INTRODUCTION: Pseudoexfoliation (PXF) syndrome has been known to be a genetically inherited syndrome which generally affects the population above 50 years of age. It further increases the chances of complications during cataract surgery. AIM: In our study, we aim to compare the results of manual small-incision cataract surgery (MSICS) in PXF eyes and controls and report the intraoperative and postoperative outcomes (up to 6 weeks) in both groups. MATERIALS AND METHODS: This was a prospective, observational, nonrandomized study, which was conducted in the ophthalmology department in a tertiary hospital in Eastern India from February 1, 2018, to December 31, 2019. 50 patients with PXF (Group 1) and 50 controls (Group 2) were included in this study and assigned to undergo MSICS. RESULTS: Group 1 patients (with PXF) were found to be significantly of older age (P = 0.0315). Mixed cataract, i.e. with cortical and nuclear sclerosis, was present in 22 (44%) eyes in Group 1 and 31 (62%) eyes in Group 2. After attaining maximum dilatation, the 1st group was observed to have significantly smaller mean pupil diameter than 2nd group (P = 0.0001). In Group 1, intraoperative complications were observed: zonular dehiscence in 3 (6%) eyes, posterior capsule tear/rupture in 7 (14%) eyes, and vitreous loss in 6 (12%) eyes (including 3 eyes of zonular dialysis). In the 2nd group, no such complications were encountered during surgery.
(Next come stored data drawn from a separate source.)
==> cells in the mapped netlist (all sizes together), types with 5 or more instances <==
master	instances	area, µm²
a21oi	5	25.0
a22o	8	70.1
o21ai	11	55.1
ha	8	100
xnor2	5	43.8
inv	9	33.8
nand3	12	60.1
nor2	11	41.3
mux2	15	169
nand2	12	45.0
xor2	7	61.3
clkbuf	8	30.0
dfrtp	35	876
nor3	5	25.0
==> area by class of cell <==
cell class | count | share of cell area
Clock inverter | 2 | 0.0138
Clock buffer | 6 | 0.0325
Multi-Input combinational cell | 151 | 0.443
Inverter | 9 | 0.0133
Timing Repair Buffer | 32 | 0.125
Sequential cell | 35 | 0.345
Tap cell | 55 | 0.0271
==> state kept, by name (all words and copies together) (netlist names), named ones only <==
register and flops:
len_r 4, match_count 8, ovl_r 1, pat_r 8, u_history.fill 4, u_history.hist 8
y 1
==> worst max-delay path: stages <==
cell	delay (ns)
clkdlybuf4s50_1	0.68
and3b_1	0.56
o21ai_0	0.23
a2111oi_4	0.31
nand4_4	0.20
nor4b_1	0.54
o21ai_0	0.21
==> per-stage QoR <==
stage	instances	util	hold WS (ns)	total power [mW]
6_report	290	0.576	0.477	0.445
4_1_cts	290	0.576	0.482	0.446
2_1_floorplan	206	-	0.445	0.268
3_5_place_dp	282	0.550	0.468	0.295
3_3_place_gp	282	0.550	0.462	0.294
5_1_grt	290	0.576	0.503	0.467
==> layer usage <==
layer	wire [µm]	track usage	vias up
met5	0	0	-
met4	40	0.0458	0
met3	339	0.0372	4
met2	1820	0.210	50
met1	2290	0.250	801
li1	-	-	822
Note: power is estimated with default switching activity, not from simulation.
[config.mk]
export PLATFORM = sky130hd
export DESIGN_NAME = router_ingress_arbiter
export DESIGN_NICKNAME = d
export VERILOG_FILES = /design/src/rtl/router_pkg.sv /design/src/rtl/rr_arbiter.sv /design/src/rtl/router_ingress_arbiter.sv
export SDC_FILE = /design/constraint.sdc
export NUM_CORES = 1
export LEC_CHECK = 0
export CAP_MARGIN = 20
export CORE_UTILIZATION = 44
export DETAILED_ROUTE_END_ITERATION = 7
export GPL_TIMING_DRIVEN = 0
export PLACE_DENSITY = 0.81
export SETUP_SLACK_MARGIN = 0.02
export SYNTH_ARGS = -nofsm -noshare
export SYNTH_HDL_FRONTEND = slang
export SYNTH_HIERARCHICAL = 1
export SYNTH_SLANG_ARGS = --single-unit
[constraint.sdc]
create_clock -name clock -period 2.35 [get_ports clock]
set_clock_uncertainty 0.15 [all_clocks]
set_input_delay 0.235 -clock clock [delete_from_list [all_inputs] [get_ports clock]]
set_output_delay 0.235 -clock clock [all_outputs]
set_load 0.02 [all_outputs]
--- src/rtl/plab2_proc_fetch_drop_queue.sv ---
// plab2_proc_fetch_drop_queue
//   Combined imem request bypass queue and squash drop unit for the fetch stage.
//   Counts outstanding imem requests. On a squash, every response still in flight
//   is marked stale and discarded as it returns.
//   Optional feature macro: PLAB2_PROC_FETCH_DROP_STATS_EN builds a saturating
//   32-bit counter of discarded responses on drop_count. Without the macro,
//   drop_count is tied to zero.
//   All message data belongs to the security domain given by 'domain'. The
//   control and handshake signals are public.
module plab2_proc_fetch_drop_queue #(
  parameter int p_req_nbits    = 77,
  parameter int p_resp_nbits   = 47,
  parameter int p_max_inflight = 2
) (
  input  logic                    clk,
  input  logic                    reset,
  input  logic                    domain,
  input  logic                    squash,
  input  logic [p_req_nbits-1:0]  req_in_msg,
  input  logic                    req_in_val,
  output logic                    req_in_rdy,
  output logic [p_req_nbits-1:0]  req_out_msg,
  output logic                    req_out_val,
  input  logic                    req_out_rdy,
  input  logic [p_resp_nbits-1:0] resp_in_msg,
  input  logic                    resp_in_val,
  output logic                    resp_in_rdy,
  output logic [p_resp_nbits-1:0] resp_out_msg,
  output logic                    resp_out_val,
  input  logic                    resp_out_rdy,
  output logic [31:0]             drop_count
);

  localparam int c = $clog2(p_max_inflight + 1);
  localparam logic [c-1:0] max_inflight = p_max_inflight[c-1:0];

  logic [c-1:0] inflight;
  logic [c-1:0] drop_cnt;
  logic [c-1:0] inflight_next;
  logic [c-1:0] drop_cnt_next;
  logic         full;
  logic         have_inflight;
  logic         drop_mode;
  logic         req_fire;
  logic         resp_fire;

  // The security label only tags the data. No logic depends on it.
  logic unused_domain;
  assign unused_domain = domain;

  // Request path: zero-latency passthrough, blocked while the window is full
  always_comb begin
    full        = (inflight == max_inflight);
    req_out_msg = req_in_msg;
    req_out_val = req_in_val & ~full;
    req_in_rdy  = req_out_rdy & ~full;
    req_fire    = req_out_val & req_out_rdy;
  end

  // Response path: drop stale responses, otherwise pass through. During a squash,
  // a response is consumed but never shown to decode.
  always_comb begin
    have_inflight = (inflight != '0);
    drop_mode     = (drop_cnt != '0);
    resp_out_msg  = resp_in_msg;
    resp_out_val  = 1'b0;
    resp_in_rdy   = have_inflight;
    if (!drop_mode) begin
      resp_out_val = resp_in_val & ~squash & have_inflight;
      resp_in_rdy  = have_inflight & (resp_out_rdy | squash);
    end
    resp_fire = resp_in_val & resp_in_rdy;
  end

  // Counter next-state. A squash makes everything outstanding stale, including a
  // request issued in the same cycle.
  always_comb begin
    inflight_next = inflight + c'(req_fire) - c'(resp_fire);
    drop_cnt_next = drop_cnt;
    if (squash)
      drop_cnt_next = inflight_next;
    else if (drop_mode && resp_fire)
      drop_cnt_next = drop_cnt - 1'b1;
  end

  // Counter registers
  always_ff @(posedge clk) begin
    if (reset) begin
      inflight <= '0;
      drop_cnt <= '0;
    end else begin
      inflight <= inflight_next;
      drop_cnt <= drop_cnt_next;
    end
  end

`ifdef PLAB2_PROC_FETCH_DROP_STATS_EN
  logic discard;
  assign discard = resp_fire & (drop_mode | squash);

  // Saturating count of discarded responses
  always_ff @(posedge clk) begin
    if (reset)
      drop_count <= 32'd0;
    else if (discard && (drop_count != 32'hFFFF_FFFF))
      drop_count <= drop_count + 32'd1;
  end
`else
  assign drop_count = 32'd0;
`endif

endmodule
Postoperatively, anterior chamber cells and flares were significantly more in the 1st group than that in the 2nd group (P = 0.0002). Best-corrected visual acuity of 6/12 or better was found in 43 eyes (86%) of the 1st group and in 46 eyes (92%) of the 2nd group. CONCLUSION: We conclude that with meticulous preoperative evaluation, vigilant intraoperative measures, and proper surgical expertise, MSICS can be an apparently safe procedure in patients with PXF syndrome.